Ristoratore decide di avere il personale solo italiano e il Comune gliela fa pagare carissima…

Assurdo, proprietario di un noto ristorante nella provincia di Treviso ha deciso di far lavorare soltanto persone italiano.

La scelta è anche scritta fuori al noto ristorante di Treviso: “Personale 100% italiano”.

Ahimè al Comune di residenza la cosa non gli è piaciuta, ed ha cercato in tutti i modi di togliere quel cartello con la scritta personale 100% italiano.

Il proprietario, non contento, ha deciso di fare protesta ed ai microfoni del Corriere della Sera ha dichiarato: “Macché razzismo. Si tratta di una certificazione di qualità, nient’altro”.

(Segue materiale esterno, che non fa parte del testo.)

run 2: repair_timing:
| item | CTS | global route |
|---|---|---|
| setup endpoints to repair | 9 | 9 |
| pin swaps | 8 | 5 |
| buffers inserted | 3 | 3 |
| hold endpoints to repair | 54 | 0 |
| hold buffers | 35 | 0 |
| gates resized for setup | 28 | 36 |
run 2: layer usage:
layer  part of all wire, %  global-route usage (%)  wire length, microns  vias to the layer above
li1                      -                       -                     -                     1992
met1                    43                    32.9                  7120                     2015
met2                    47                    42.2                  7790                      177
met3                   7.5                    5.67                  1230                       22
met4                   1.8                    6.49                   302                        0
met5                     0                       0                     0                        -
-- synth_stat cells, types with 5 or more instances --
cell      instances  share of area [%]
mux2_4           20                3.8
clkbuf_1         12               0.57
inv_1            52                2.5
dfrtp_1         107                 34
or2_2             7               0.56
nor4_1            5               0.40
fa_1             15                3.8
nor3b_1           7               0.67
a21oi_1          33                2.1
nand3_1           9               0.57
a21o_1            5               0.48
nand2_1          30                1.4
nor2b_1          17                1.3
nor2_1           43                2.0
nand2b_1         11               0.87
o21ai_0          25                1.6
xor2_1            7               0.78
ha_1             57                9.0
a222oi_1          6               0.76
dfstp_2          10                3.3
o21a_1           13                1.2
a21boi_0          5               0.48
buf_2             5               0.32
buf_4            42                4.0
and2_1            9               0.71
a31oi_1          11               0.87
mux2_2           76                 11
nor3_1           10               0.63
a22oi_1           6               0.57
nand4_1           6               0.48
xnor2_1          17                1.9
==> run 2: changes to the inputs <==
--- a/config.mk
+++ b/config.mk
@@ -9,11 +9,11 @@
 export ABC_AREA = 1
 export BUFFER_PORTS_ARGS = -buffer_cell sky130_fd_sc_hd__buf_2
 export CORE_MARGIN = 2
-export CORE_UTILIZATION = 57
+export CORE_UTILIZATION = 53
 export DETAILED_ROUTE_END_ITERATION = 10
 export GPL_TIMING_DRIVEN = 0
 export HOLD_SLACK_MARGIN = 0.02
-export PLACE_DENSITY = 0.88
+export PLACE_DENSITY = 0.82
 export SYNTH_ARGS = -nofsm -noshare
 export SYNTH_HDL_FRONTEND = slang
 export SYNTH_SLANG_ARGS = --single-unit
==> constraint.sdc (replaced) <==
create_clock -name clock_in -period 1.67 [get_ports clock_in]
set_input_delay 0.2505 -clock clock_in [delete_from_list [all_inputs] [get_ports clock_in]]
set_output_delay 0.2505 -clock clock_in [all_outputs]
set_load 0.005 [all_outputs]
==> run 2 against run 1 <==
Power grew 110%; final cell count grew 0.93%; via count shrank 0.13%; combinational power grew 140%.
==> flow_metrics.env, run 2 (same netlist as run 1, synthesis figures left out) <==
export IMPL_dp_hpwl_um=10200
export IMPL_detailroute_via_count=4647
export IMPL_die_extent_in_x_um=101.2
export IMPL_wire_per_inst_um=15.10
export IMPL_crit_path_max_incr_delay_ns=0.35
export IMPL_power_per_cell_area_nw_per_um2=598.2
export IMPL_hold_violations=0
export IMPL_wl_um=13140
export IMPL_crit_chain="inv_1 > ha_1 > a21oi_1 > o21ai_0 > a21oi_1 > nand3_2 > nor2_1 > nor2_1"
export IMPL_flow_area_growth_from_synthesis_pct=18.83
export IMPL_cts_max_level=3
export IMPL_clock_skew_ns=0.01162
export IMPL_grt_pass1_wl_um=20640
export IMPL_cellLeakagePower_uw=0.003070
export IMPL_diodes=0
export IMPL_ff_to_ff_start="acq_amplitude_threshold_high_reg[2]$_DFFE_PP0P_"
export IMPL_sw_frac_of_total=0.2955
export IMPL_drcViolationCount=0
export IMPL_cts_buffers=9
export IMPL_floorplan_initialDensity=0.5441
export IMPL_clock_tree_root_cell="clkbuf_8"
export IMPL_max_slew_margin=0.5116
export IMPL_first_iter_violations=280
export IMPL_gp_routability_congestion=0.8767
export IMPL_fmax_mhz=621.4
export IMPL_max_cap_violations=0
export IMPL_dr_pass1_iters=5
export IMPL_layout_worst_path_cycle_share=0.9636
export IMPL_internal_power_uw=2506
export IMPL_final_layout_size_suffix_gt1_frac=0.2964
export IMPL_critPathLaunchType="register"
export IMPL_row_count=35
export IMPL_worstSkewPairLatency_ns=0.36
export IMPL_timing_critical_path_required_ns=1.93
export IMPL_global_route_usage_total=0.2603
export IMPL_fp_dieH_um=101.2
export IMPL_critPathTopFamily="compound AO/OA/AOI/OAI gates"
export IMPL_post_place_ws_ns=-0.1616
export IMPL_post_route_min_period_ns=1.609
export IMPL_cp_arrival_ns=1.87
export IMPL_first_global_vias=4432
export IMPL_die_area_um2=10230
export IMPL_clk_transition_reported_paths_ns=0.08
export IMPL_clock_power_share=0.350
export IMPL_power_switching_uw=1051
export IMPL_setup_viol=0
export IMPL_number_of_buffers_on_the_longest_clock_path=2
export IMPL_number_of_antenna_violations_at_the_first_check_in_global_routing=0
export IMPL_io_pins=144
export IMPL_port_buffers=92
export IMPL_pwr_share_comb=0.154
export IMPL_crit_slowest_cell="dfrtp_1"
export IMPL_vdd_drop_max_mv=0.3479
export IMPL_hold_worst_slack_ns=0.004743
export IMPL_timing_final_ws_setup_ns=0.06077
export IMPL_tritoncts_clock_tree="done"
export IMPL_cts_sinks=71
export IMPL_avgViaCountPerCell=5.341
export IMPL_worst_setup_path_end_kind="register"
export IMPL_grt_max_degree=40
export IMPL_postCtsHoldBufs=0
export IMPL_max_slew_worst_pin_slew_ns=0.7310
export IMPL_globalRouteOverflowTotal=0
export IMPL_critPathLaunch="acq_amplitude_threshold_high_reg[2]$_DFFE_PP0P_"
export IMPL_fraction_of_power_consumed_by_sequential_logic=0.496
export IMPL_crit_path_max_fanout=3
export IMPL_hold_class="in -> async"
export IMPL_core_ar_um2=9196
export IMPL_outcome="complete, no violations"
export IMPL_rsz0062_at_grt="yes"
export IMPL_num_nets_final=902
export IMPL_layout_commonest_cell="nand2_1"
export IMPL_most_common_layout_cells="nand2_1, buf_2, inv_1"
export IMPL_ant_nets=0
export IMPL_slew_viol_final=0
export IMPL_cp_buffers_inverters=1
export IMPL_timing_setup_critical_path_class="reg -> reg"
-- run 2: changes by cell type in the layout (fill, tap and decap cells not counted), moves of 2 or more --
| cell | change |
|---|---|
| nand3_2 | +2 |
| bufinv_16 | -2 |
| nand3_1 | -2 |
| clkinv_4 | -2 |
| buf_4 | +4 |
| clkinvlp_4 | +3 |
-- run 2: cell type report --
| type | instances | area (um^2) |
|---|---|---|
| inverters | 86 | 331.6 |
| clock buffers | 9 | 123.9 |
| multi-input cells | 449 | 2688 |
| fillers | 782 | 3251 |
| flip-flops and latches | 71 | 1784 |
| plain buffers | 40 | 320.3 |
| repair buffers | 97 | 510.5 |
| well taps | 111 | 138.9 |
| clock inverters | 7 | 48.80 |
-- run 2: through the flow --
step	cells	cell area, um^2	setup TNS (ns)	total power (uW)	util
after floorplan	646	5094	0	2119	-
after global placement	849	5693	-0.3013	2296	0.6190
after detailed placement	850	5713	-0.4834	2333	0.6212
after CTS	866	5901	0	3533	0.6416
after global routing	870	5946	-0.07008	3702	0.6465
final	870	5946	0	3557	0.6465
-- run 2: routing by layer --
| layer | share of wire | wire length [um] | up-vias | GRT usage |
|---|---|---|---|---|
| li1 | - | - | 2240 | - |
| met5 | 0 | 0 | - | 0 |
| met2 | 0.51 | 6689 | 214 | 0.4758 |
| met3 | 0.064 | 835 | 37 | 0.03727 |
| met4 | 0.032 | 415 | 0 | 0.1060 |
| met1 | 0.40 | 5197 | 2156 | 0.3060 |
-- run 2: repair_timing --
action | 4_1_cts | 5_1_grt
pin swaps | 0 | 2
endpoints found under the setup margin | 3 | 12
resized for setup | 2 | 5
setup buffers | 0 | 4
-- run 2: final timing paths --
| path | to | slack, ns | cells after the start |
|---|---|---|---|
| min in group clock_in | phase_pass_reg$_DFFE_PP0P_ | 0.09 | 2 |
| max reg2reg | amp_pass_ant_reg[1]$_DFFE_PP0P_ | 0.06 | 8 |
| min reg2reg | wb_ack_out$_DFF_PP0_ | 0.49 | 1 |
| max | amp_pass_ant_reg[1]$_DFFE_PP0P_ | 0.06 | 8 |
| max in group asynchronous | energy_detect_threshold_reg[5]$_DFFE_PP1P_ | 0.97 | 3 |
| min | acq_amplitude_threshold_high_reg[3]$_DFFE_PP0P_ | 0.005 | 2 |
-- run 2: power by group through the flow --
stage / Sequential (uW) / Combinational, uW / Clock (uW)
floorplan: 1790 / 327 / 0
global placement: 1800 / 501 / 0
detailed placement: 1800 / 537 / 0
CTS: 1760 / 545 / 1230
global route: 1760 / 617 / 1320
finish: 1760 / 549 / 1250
File: config.mk
export PLATFORM = sky130hd
export DESIGN_NAME = windowed_watchdog_regs
export DESIGN_NICKNAME = d
export VERILOG_FILES = /design/src/inc/watchdog_pkg.sv /design/src/hdl/windowed_watchdog_regs.sv
export SDC_FILE = /design/constraint.sdc
export NUM_CORES = 1
export LEC_CHECK = 0
export BUFFER_PORTS_ARGS = -buffer_cell sky130_fd_sc_hd__clkbuf_2
export CORE_MARGIN = 4
export CORE_UTILIZATION = 60
export DETAILED_ROUTE_END_ITERATION = 10
export GPL_TIMING_DRIVEN = 0
export PLACE_DENSITY = 0.84
export SYNTH_ARGS = -nofsm -noshare
export SYNTH_HDL_FRONTEND = slang
export SYNTH_SLANG_ARGS = --single-unit
File: constraint.sdc
create_clock -name clk_i -period 7.05 [get_ports clk_i]
set_clock_uncertainty 0.2 [all_clocks]
set_input_delay 0.3525 -clock clk_i [delete_from_list [all_inputs] [get_ports clk_i]]
set_output_delay 0.3525 -clock clk_i [all_outputs]
set_load 0.005 [all_outputs]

“Non significa che gli stranieri non sappiano lavorare”. Nardin, il proprietario del ristorante, non ha voluto piegarsi a questa ingiustizia comunale ed ha voluto replicare*

“Da me ci sono dipendenti italiani, è un valore aggiunto come usare prodotti di qualità, perché ad esempio conoscono meglio le ricette tradizionali che proponiamo. In passato – racconta – ho gestito lavoratori di altri Paesi e non mi sono trovato bene, tutto qui”.

E’ guerra aperta tra residenti e comune. Intanto anche il vicesindaco Daniele Ceschin, il quale si occupa di integrazione ha ribadito: “Mogliano non è questa.

Mogliano è inclusiva, accoglie – tuona – senza nulla togliere alla competenza di chi manda avanti il locale, un messaggio del genere rischia di vanificare i progetti avviati nelle scuole per favorire l’incontro con l’altro. È un tema fondamentale, visto il dibattito acceso sullo ius soli”.